---------- Data shown ----------

===== src/design/rcrm_pkg.sv =====
// ----------------------------------------------------------------------------
// rcrm_pkg
// types, codes and defaults shared by the reachability marker
// ----------------------------------------------------------------------------
package rcrm_pkg;
    localparam int unsigned NodesDef = 16;
    localparam int unsigned CounterBitsDef = 16;
    localparam int unsigned CmdW = 3;
    localparam int unsigned IdW = 4;
    localparam int unsigned CountW = 20;
    localparam int unsigned StatW = 2;
    localparam logic [CountW-1:0] CountMax = '1;

    typedef enum logic [CmdW-1:0] {
        CMD_DECLARE = 3'd0,
        CMD_ADD_REF = 3'd1,
        CMD_QUERY_PAIR = 3'd2,
        CMD_QUERY_TOTAL = 3'd3,
        CMD_MARK_UNUSED = 3'd4,
        CMD_QUERY_USED = 3'd5
    } t_cmd;

    typedef enum logic [StatW-1:0] {
        ST_OK = 2'd0,
        ST_NOT_DECLARED = 2'd1,
        ST_ALREADY = 2'd2
    } t_status;

    typedef enum logic [3:0] {
        S_IDLE, S_RD, S_RDW, S_INC, S_PAIR, S_TOT_RD, S_TOT_ACC,
        S_MK_INIT, S_MK_RD, S_MK_CHK, S_MK_POP, S_MK_CLR, S_DONE
    } t_state;

    // controller to datapath
    typedef struct packed {
        logic load;       // capture input word
        logic rd_pair;    // read counter at node/row
        logic inc;        // write incremented counter
        logic cap_pair;   // count = counter
        logic tot_start;  // count = 0, scan index = root
        logic tot_rd;     // read counter at scan row
        logic tot_acc;    // accumulate
        logic mk_init;    // pending = declared, sp = 0, row = root, col = 0
        logic mk_rd;      // read counter at walk row/col
        logic mk_chk;     // push if reached, advance col
        logic mk_pop;     // pop stack into walk row
        logic mk_clr;     // clear unreached used flags
        logic declare;    // do declare
        logic query_used;
        logic fail;       // status not declared
    } t_ctl;

    // datapath to controller
    typedef struct packed {
        logic node_ok;
        logic parent_ok;
        logic is_decl;
        logic col_last;
        logic tot_last;
        logic stack_empty;
        logic init_busy;  // counter memory clearing pass running
        logic [CmdW-1:0] cmd;
    } t_sts;
endpackage


===== src/design/rcrm_ctrl.sv =====
// ----------------------------------------------------------------------------
// rcrm_ctrl
// command sequencer for the reachability marker
// ----------------------------------------------------------------------------
module rcrm_ctrl (
    input  logic           i_clk,
    input  logic           i_rst_n,
    input  logic           i_in_valid,
    output logic           o_in_ready,
    output logic           o_out_valid,
    input  logic           i_out_ready,
    input  rcrm_pkg::t_sts i_sts,
    output rcrm_pkg::t_ctl o_ctl
);
    import rcrm_pkg::*;

    t_state r_state, n_state;

    // state register
    always_ff @(posedge i_clk) begin
        if (!i_rst_n) r_state <= S_IDLE;
        else r_state <= n_state;
    end

    // next state and commands
    always_comb begin
        n_state = r_state;
        o_ctl = '0;
        o_in_ready = 1'b0;
        o_out_valid = 1'b0;
        unique case (r_state)
            S_IDLE: begin
                o_in_ready = !i_sts.init_busy;
                if (i_in_valid && !i_sts.init_busy) begin
                    o_ctl.load = 1'b1;
                    n_state = S_RD;
                end
            end
            S_RD: begin
                case (i_sts.cmd)
                    CMD_DECLARE: begin
                        if (!i_sts.node_ok) o_ctl.fail = 1'b1;
                        else o_ctl.declare = 1'b1;
                        n_state = S_DONE;
                    end
                    CMD_ADD_REF, CMD_QUERY_PAIR: begin
                        if (!i_sts.node_ok || !i_sts.parent_ok) begin
                            o_ctl.fail = 1'b1;
                            n_state = S_DONE;
                        end else begin
                            o_ctl.rd_pair = 1'b1;
                            n_state = S_RDW;
                        end
                    end
                    CMD_QUERY_TOTAL: begin
                        if (!i_sts.node_ok) begin
                            o_ctl.fail = 1'b1;
                            n_state = S_DONE;
                        end else begin
                            o_ctl.tot_start = 1'b1;
                            n_state = S_TOT_RD;
                        end
                    end
                    CMD_MARK_UNUSED: begin
                        o_ctl.mk_init = 1'b1;
                        n_state = S_MK_RD;
                    end
                    CMD_QUERY_USED: begin
                        if (!i_sts.node_ok || !i_sts.is_decl) o_ctl.fail = 1'b1;
                        else o_ctl.query_used = 1'b1;
                        n_state = S_DONE;
                    end
                    default: n_state = S_DONE;
                endcase
            end
            S_RDW: n_state = (i_sts.cmd == CMD_ADD_REF) ? S_INC : S_PAIR;
            S_INC: begin
                o_ctl.inc = 1'b1;
                n_state = S_DONE;
            end
            S_PAIR: begin
                o_ctl.cap_pair = 1'b1;
                n_state = S_DONE;
            end
            S_TOT_RD: begin
                o_ctl.tot_rd = 1'b1;
                n_state = S_TOT_ACC;
            end
            S_TOT_ACC: begin
                o_ctl.tot_acc = 1'b1;
                n_state = i_sts.tot_last ? S_DONE : S_TOT_RD;
            end
            S_MK_INIT: n_state = S_MK_RD;
            S_MK_RD: begin
                o_ctl.mk_rd = 1'b1;
                n_state = S_MK_CHK;
            end
            S_MK_CHK: begin
                o_ctl.mk_chk = 1'b1;
                n_state = i_sts.col_last ? S_MK_POP : S_MK_RD;
            end
            S_MK_POP: begin
                if (i_sts.stack_empty) n_state = S_MK_CLR;
                else begin
                    o_ctl.mk_pop = 1'b1;
                    n_state = S_MK_RD;
                end
            end
            S_MK_CLR: begin
                o_ctl.mk_clr = 1'b1;
                n_state = S_DONE;
            end
            S_DONE: begin
                o_out_valid = 1'b1;
                if (i_out_ready) n_state = S_IDLE;
            end
            default: n_state = S_IDLE;
        endcase
    end

    // one result word per accepted command, never while idle
    a_no_out_idle: assert property (@(posedge i_clk) disable iff (!i_rst_n)
        (r_state == S_IDLE) |-> !o_out_valid) else $error("result in idle");
    a_load_leaves: assert property (@(posedge i_clk) disable iff (!i_rst_n)
        o_ctl.load |=> (r_state == S_RD)) else $error("load not followed by dispatch");
    a_done_hold: assert property (@(posedge i_clk) disable iff (!i_rst_n)
        (o_out_valid && !i_out_ready) |=> o_out_valid) else $error("result dropped");
endmodule


===== config.mk =====
export PLATFORM = sky130hd
export DESIGN_NAME = rcrm_ctrl
export DESIGN_NICKNAME = d
export VERILOG_FILES = /design/src/design/rcrm_pkg.sv /design/src/design/rcrm_ctrl.sv
export SDC_FILE = /design/constraint.sdc
export NUM_CORES = 1
export LEC_CHECK = 0
export ABC_CLOCK_PERIOD_IN_PS = 1400
export BUFFER_PORTS_ARGS = -buffer_cell sky130_fd_sc_hd__buf_2
export CORE_AREA = 2 2 39 41
export DETAILED_ROUTE_END_ITERATION = 10
export DIE_AREA = 0 0 41 43
export PLACE_DENSITY = 0.84
export SYNTH_ARGS = -nofsm -noshare
export SYNTH_HDL_FRONTEND = slang
export SYNTH_SLANG_ARGS = --single-unit
export TNS_END_PERCENT = 1

===== constraint.sdc =====
create_clock -name i_clk -period 1.4 [get_ports i_clk]
set_input_delay 0.14 -clock i_clk [delete_from_list [all_inputs] [get_ports i_clk]]
set_output_delay 0.14 -clock i_clk [all_outputs]
set_load 0.02 [all_outputs]

Yosys cells after proc, flatten, opt, wreduce, memory -nomap -nowiden
Cells that the tools add are included.
{ "word_totals": {"ff_bits": 4, "output_inout_bits": 17, "inputBits": 14, "elab_cells": 72} }
{ "op_classes": {"eq_ne": 19, "n_mux": 39, "reduce_logical": 13} }
{ "ops": {"columns": ["op", "count"], "rows": [
  ["one-hot mux 4 bit (11 select lines)", 1],
  ["2-to-1 mux 1 bit", 27],
  ["equality test 4 bit (second input constant)", 5],
  ["2-to-1 mux 4 bit", 5],
  ["equality test 4 x 3 -> 1 bit (second input constant)", 4],
  ["one-hot mux 4 bit (3 select lines)", 1],
  ["equality test 4 x 2 -> 1 bit (second input constant)", 2],
  ["equality test 3 x 2 -> 1 bit (second input constant)", 2],
  ["equality test 3 bit (second input constant)", 2],
  ["2-to-1 mux 3 bit", 2],
  ["equality test 4 x 1 -> 1 bit (second input constant)", 1],
  ["zero test 1 bit", 4],
  ["zero test 4 bit", 1],
  ["2-to-1 mux 2 bit", 2],
  ["!= test 2 bit (second input constant)", 2],
  ["OR reduction 2 bit", 2],
  ["equality test 3 x 1 -> 1 bit (second input constant)", 1],
  ["zero test 3 bit", 1],
  ["one-hot mux 1 bit (3 select lines)", 1],
  ["OR reduction 3 bit", 1],
  ["logical OR 1 bit", 2],
  ["AND reduction 2 bit", 1],
  ["logical AND 1 bit", 1]
]} }

Depth between registers and ports, before layout
{ "depth": {"depth_word": 5, "depth_mapped": 5, "ltp_nobuf": 4} }

Worst setup path before layout
No wires, ideal clock.
{ "synth_timing": {"path_type": "flip-flop to output port", "start": "reg r_state[2]", "end": "out o_ctl[2] (netlist name)", "required_ns": 1.260, "arrival_ns": 1.425, "path_buffers": 1, "setup_slack_ns": -0.165, "path_stages_with_launch": 5, "path_cell_list": "dfxtp_1 > clkbuf_1 > nor3_1 > nand2_1 > nor3b_1"} }
{ "synth_rtl": {"columns": ["element", "line", "text"], "rows": [
  ["start: declaration", "rcrm_ctrl.sv:17", "t_state r_state, n_state;"],
  ["start signal: assignment", "rcrm_ctrl.sv:22", "else r_state <= n_state;"],
  ["end: declaration", "rcrm_ctrl.sv:13", "output rcrm_pkg::t_ctl o_ctl"]
]} }

==> results.toml <==
[cells_and_area]
fillers = 111
seqCellArea_um2 = 85.1
area_growth_pct = 77.8
utilization = 0.674
regMostFlops = "r_state"
nNetsFinal = 139
largest_reg_flops = 4
drive_gt1_frac = 0.545
multi_input_area_um2 = 497
diodes = 0
largest_registers = "r_state (4)"

[clocking]
cts_buffer_depth = 2
cts_sinks = 4
clk_latency_ns = 0.24
cts_tree = "built"
clk_pin_slew_ns = 0.04
root_buffer = "clkbuf_4"
htreeDepth = 1
cts_buffers = 3

[floorplan]
coreArea_um2 = 1380
fp.dieH_um = 43
dieWidth_um = 41
io-pin-count = 31
rows = 14
initial_core_util = 0.379
dieArea_um2 = 1760

[setup_path]
path_max_fanout = 3
path_buf_inv = 1
worst_path_max_delay_cell = "or4_4"
worstPathRequired_ns = 1.26
timing.rr.start = "r_state[3]"
crit_type = "reg -> out"
start_kind = "flop"
crit_chain = "or4_4, nor3b_2, buf_4"
crit_start = "r_state[3]"
cp_top_family = "simple AND/OR/NAND/NOR gates"
max_stage_delay_ns = 0.55
endpoint_kind = "primary output"
cp.arrival_ns = 1.43

[global_routing]
grt_pass1_vias = 723
grt_pass1_wl_um = 2800
met3_usage = 0.0314
antenna_found_initial = 0
met1_usage = 0.256
grt_busiest_layer = "met2"
overflow = 0
grt_max_degree = 14
use_met2 = 0.394
grt_usage = 0.227

[sta]
tightest_slew_ns = 0.368
rsz0062_at_grt = "yes"
fin_ws_ns = -0.175
hold_viol = 0
setup_viol = 9
slew_viol_final = 0
skew_ns = 0.00168
period_share = 1.12
fmax_mhz = 635
holdWs_ns = 0.164
period_needed_ns = 1.57
slew_headroom = 0.754

[placement]
portBuffers = 30
gp_congestion = 0.780
hpwl_um = 1270

[synth]
synth_area_leaders = "dfxtp_1 15%, nor3_1 11%, nand2b_1 7.2%, nor2_1 6.4%, nor2b_1 6.0%"
ys_seq_area_frac = 0.153
ys_ff_latch = 4
syn-num-nets = 96
synth_cell_type_count = 27
netlist.area_leader.share = 0.153
netlist_area_um2 = 524
synthFlopType = "dfxtp_1"
syn_area_per_cell_um2 = 6.39
synth.largest_area_cell = "dfxtp_1"
synthMostInstantiatedCell = "nor3_1"
synth-edff-count = 0
async_reset_ff_frac = 0
yosys_warnings = 0
synth_common_cells = "12 x nor3_1, 9 x nor2_1, 6 x nand2_1, 6 x nand2b_1, 6 x o21ai_0"
synthCells = 82

[detailed_routing]
drt_iter0_drc = 8
drc_errors = 0
wirelength_um = 2010
vias_per_cell = 5.74
drtAntennaViolNets = 0
num_vias = 798
wl_per_cell_um = 14.5
firstDrtPassIters = 4

[pwr]
p_leak_nw = 0.409
power_density_nw_per_um2 = 1710
ir_worst_vdd_mv = 1.01

[run_status]
violations = "setup timing"
status = "finished with violations"

[min_path]
worstHoldStart = "i_rst_n"
min_path_type = "in -> reg"

[flow_run]
cap_viol_max_count = 0
[cells by family (layout without fill, tap and decap cells)]
group | after synthesis | in the layout | synth area share
simple gates | 47 | 47 | 0.494
xor+xnor | 1 | 1 | 0.0167
buf+inv | 8 | 49 | 0.0621
flops | 4 | 4 | 0.153
compound gates | 20 | 20 | 0.236
mux | 2 | 2 | 0.0382
[metal layers]
| layer | up-vias | share of wire |
|---|---|---|
| met5 | - | 0 |
| met3 | 8 | 0.051 |
| met2 | 36 | 0.53 |
| met1 | 370 | 0.38 |
| met4 | 0 | 0.033 |
| li1 | 384 | - |
[path summary, 6_finish.rpt]
path | endpoint | slack, ns | cells after the start
setup / recovery | o_ctl[14] | -0.17 | 3
hold / removal | r_state[1] | 0.16 | 2
setup reg to reg | r_state[2] | -0.01 | 9
hold reg to reg | r_state[2] | 0.74 | 3
[final cells by class]
cell class	count	area share
Tap cell	16	0.0215
Sequential cell	4	0.0913
Clock buffer	3	0.0242
Timing Repair Buffer	43	0.318
Multi-Input combinational cell	70	0.533
Inverter	3	0.0121
[worst reg2reg max path, cell delays in order (launching register included)]
cell	delay, ns
dfxtp_2	0.33
nand2b_4	0.16
nor3_4	0.16
buf_4	0.14
buf_6	0.09
buf_6	0.08
buf_6	0.08
buf_6	0.09
o221ai_2	0.07
a31oi_1	0.14
[power breakdown]
part,internal (W),switching (W)
sequential,0.000171,0.0000651
clock,0.0000965,0.0000563
combinational,0.000596,0.000609
[cell usage in the layout (no fill, tap or decap), types with 3 or more instances in the layout]
cell type,count
nand2_1,5
nand2b_1,3
o21ai_0,5
clkbuf_4,3
buf_6,7
nand2b_4,3
nor2b_1,5
nor2_1,7
buf_4,15
dfxtp_2,4
a21oi_1,4
nor3_1,9
inv_1,3
buf_2,21
[per-stage QoR]
step           power [W]  setup slack (ns)  cell area [um^2]  instances  setup TNS (ns)
3_5_place_dp     0.00103          -0.00823               738        131        -0.00823
4_1_cts          0.00140            -0.173               857        139           -1.00
6_report         0.00159            -0.175               932        139          -0.779
3_3_place_gp     0.00101            0.0465               738        131               0
2_1_floorplan   0.000764            -0.149               529         82          -0.322
5_1_grt          0.00168            -0.210               932        139           -1.25
[repair_timing]
action	in CTS	in global routing
gates resized for setup	16	21
setup endpoints to repair	10	18
pin swaps	5	4
hold buffers	0	0
gates cloned	0	0
setup buffers	5	0
Power figures use the tool's default switching activity.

----------

=== What you should do ===
Copy out, word for word, the part of the entries above that begins at the line with "a_done_hold: assert property" and ends at the line with "export DESIGN_NAME = rcrm_ctrl", including both.

=== Response ===
    a_done_hold: assert property (@(posedge i_clk) disable iff (!i_rst_n)
        (o_out_valid && !i_out_ready) |=> o_out_valid) else $error("result dropped");
endmodule


===== config.mk =====
export PLATFORM = sky130hd
export DESIGN_NAME = rcrm_ctrl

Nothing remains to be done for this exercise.